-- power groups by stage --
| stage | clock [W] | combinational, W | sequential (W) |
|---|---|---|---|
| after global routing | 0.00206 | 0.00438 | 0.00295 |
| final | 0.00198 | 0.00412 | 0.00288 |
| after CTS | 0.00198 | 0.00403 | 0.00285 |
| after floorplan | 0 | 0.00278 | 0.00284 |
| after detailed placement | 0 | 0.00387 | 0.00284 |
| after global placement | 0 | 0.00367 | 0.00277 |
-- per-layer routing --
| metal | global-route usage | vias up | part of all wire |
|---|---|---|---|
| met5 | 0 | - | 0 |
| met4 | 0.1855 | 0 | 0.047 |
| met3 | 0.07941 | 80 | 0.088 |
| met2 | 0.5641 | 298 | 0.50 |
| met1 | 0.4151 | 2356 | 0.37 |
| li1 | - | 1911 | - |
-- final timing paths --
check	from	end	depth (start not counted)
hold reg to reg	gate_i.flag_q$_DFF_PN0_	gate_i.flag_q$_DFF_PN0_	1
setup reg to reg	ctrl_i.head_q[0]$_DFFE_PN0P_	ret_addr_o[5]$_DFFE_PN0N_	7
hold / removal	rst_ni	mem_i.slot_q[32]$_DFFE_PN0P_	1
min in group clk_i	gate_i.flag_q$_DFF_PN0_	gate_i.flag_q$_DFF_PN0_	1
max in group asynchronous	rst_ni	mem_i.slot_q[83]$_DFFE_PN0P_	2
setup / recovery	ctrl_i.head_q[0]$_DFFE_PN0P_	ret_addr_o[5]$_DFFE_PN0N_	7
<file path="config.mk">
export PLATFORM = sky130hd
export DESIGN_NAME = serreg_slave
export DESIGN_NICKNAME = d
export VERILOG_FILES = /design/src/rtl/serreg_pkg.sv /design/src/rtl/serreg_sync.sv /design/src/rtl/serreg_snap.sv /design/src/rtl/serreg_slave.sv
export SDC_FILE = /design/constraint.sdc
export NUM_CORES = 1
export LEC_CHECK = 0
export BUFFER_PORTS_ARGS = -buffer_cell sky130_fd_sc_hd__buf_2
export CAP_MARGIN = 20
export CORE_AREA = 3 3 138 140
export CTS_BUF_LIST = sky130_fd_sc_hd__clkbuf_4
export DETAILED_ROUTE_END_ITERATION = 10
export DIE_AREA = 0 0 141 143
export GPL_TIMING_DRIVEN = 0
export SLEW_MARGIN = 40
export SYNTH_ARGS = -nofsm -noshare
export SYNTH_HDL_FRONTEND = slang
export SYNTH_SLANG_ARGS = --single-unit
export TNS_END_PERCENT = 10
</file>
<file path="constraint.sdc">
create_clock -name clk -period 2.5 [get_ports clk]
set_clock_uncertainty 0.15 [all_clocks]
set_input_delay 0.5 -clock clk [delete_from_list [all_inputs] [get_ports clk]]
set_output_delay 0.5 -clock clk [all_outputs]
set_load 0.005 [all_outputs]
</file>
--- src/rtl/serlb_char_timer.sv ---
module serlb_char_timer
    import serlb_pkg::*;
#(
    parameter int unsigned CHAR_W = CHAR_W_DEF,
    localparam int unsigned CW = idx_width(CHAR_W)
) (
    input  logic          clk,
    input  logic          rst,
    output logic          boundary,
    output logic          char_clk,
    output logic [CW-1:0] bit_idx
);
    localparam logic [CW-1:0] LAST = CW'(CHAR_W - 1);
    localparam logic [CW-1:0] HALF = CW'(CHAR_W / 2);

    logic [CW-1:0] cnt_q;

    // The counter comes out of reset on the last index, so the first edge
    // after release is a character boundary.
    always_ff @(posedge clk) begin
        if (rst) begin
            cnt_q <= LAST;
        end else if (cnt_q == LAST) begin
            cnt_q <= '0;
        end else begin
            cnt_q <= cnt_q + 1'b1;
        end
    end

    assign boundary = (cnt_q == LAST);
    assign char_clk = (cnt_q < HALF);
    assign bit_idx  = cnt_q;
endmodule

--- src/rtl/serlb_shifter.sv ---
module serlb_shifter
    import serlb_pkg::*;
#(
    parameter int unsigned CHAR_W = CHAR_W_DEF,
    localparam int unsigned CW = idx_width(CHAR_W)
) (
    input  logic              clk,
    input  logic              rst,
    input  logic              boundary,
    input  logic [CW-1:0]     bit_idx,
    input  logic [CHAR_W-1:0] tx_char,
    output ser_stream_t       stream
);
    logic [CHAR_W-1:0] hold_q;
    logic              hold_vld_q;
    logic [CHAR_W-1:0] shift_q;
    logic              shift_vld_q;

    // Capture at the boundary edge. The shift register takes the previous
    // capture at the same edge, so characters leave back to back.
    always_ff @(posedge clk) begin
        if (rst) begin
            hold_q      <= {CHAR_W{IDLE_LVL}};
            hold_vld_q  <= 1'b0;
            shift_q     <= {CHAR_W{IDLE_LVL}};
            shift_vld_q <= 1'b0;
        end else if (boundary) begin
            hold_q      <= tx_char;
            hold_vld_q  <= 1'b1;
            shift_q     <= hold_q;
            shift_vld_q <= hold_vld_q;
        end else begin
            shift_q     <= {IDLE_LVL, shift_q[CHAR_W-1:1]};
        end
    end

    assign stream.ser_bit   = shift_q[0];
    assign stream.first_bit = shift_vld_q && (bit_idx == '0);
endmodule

......

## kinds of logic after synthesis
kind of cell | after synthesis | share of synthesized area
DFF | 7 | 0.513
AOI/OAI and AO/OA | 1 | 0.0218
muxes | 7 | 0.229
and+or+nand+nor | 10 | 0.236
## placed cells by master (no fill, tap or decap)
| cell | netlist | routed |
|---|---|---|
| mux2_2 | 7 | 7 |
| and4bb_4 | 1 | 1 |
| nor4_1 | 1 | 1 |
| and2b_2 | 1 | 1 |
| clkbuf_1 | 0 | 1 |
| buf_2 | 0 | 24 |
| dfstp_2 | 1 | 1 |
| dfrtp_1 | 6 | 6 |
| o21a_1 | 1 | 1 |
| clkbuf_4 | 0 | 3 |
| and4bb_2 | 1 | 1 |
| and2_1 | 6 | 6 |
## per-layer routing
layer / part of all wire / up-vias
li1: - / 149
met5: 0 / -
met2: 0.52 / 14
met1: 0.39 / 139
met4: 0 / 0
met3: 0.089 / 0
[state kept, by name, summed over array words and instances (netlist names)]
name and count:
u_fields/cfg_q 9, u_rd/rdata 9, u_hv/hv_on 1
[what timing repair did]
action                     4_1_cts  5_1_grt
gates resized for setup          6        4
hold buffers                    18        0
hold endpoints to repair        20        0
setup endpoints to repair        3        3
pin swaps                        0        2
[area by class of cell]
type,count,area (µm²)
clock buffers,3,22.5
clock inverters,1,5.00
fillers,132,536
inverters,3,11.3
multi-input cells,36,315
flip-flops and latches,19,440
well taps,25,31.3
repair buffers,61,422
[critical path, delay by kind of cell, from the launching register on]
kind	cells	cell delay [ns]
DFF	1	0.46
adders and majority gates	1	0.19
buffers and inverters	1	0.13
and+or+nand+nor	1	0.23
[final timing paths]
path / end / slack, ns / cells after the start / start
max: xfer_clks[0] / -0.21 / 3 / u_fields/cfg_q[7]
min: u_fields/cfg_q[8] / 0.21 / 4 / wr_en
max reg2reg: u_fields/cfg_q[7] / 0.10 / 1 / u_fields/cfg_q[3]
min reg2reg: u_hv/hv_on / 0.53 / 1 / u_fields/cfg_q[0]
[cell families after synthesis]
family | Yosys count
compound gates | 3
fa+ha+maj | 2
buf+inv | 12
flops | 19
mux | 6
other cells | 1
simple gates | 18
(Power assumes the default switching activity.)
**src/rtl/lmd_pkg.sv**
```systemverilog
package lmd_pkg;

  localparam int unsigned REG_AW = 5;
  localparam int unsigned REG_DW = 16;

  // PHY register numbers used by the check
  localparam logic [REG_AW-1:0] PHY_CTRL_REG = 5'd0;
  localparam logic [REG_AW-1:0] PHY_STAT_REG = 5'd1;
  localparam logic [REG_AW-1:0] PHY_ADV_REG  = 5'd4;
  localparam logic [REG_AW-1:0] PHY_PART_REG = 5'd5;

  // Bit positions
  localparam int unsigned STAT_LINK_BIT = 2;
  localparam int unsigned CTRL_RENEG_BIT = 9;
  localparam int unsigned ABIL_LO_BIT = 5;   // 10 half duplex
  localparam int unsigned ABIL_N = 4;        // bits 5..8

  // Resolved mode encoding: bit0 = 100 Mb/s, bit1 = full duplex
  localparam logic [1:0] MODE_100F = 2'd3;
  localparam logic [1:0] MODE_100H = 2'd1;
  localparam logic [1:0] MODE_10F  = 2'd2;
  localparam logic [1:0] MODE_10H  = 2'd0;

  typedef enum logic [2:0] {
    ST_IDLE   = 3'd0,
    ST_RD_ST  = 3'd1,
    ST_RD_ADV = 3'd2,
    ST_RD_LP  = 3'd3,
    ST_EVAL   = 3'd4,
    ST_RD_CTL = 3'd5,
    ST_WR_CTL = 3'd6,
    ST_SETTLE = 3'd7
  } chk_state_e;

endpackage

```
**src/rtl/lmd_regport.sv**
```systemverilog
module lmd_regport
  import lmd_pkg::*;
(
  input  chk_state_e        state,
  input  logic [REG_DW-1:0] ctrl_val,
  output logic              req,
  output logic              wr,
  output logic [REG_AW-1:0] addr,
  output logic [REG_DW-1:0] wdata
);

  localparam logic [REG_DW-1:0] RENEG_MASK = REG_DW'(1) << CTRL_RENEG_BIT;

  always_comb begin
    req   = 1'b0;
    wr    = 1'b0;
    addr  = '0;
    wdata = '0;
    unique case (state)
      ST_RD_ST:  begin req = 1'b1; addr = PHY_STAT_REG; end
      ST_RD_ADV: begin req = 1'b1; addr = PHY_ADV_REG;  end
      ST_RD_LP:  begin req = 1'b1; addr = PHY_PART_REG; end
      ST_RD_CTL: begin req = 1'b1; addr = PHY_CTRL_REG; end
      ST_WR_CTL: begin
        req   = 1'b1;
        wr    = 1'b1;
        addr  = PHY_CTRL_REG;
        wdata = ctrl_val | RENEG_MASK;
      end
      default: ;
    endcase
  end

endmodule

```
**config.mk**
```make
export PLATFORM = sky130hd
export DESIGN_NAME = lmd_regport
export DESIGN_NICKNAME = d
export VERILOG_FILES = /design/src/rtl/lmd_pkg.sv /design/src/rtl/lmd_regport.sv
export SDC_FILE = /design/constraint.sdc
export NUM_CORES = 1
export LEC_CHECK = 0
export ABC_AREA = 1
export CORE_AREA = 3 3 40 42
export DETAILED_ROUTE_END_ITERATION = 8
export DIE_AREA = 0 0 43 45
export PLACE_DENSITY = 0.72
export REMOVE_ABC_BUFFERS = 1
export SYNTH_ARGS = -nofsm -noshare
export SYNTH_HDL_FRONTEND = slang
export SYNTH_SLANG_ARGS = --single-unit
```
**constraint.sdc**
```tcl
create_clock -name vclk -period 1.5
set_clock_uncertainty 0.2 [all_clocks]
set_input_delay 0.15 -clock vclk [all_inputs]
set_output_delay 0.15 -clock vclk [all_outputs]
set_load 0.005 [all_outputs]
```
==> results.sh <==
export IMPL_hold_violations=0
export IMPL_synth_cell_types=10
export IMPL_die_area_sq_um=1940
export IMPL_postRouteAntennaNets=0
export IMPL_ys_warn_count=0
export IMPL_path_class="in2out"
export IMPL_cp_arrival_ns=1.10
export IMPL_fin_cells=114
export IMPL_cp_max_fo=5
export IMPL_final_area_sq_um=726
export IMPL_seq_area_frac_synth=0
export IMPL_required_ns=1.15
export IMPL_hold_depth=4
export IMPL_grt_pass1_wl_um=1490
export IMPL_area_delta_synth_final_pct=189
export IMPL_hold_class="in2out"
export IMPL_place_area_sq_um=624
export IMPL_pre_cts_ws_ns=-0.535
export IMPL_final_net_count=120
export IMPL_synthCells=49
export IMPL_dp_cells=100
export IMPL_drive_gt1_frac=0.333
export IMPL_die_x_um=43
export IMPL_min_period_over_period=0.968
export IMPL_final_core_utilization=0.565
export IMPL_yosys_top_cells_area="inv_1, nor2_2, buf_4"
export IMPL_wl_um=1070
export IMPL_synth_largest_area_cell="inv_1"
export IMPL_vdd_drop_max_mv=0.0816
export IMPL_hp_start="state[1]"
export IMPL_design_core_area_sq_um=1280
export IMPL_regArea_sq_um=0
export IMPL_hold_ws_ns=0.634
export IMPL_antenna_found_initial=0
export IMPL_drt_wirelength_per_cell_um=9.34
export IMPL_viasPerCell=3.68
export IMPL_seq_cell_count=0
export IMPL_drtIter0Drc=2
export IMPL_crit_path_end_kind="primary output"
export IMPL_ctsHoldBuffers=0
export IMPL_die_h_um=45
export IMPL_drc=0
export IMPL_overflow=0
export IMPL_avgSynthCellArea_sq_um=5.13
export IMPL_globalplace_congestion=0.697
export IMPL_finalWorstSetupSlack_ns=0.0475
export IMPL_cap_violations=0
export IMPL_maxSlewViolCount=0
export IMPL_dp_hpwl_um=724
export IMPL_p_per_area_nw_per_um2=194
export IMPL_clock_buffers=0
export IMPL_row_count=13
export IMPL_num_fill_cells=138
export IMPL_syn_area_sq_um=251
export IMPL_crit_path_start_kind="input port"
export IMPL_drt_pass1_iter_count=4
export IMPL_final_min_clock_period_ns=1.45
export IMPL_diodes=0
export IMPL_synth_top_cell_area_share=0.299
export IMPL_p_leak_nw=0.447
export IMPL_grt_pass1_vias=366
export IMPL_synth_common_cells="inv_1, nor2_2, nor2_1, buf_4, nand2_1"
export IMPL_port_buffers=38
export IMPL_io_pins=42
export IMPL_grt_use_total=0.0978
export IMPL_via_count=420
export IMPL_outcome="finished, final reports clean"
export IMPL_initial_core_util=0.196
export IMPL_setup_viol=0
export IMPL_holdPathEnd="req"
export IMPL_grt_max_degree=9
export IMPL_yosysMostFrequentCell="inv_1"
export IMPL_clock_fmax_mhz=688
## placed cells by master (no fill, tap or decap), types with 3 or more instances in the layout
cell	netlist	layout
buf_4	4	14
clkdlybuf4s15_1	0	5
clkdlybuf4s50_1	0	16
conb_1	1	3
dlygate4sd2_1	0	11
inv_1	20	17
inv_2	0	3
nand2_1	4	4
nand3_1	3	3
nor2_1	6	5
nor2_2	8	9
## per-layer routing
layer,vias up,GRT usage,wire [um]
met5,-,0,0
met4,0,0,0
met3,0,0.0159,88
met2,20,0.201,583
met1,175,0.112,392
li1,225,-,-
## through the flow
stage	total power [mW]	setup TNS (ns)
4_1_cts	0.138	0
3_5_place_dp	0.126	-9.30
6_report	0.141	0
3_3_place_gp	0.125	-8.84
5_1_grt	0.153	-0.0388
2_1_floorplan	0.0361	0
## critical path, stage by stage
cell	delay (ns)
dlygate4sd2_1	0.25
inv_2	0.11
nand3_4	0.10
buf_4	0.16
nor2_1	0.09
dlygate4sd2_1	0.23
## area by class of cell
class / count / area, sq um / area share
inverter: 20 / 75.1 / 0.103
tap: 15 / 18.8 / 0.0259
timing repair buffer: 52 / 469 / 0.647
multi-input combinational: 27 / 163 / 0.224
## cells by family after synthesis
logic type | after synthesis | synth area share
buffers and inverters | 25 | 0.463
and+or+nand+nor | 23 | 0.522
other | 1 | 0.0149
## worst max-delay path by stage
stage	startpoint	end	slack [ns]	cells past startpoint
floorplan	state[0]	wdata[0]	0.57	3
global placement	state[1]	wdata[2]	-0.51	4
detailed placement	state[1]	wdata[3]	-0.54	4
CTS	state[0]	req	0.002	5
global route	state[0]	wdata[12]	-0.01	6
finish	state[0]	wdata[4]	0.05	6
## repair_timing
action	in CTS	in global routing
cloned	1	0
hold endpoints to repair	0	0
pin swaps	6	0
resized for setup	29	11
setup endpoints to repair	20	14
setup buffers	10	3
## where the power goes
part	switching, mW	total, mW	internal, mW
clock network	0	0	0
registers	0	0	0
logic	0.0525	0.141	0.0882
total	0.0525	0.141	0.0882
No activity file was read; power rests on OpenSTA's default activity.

......

**Problem details:** Given the records above, reproduce precisely and only the lines between the line holding "-- power groups" and the line holding "0.00278 | 0.00284 |", inclusive.

**Output below:**
-- power groups by stage --
| stage | clock [W] | combinational, W | sequential (W) |
|---|---|---|---|
| after global routing | 0.00206 | 0.00438 | 0.00295 |
| final | 0.00198 | 0.00412 | 0.00288 |
| after CTS | 0.00198 | 0.00403 | 0.00285 |
| after floorplan | 0 | 0.00278 | 0.00284 |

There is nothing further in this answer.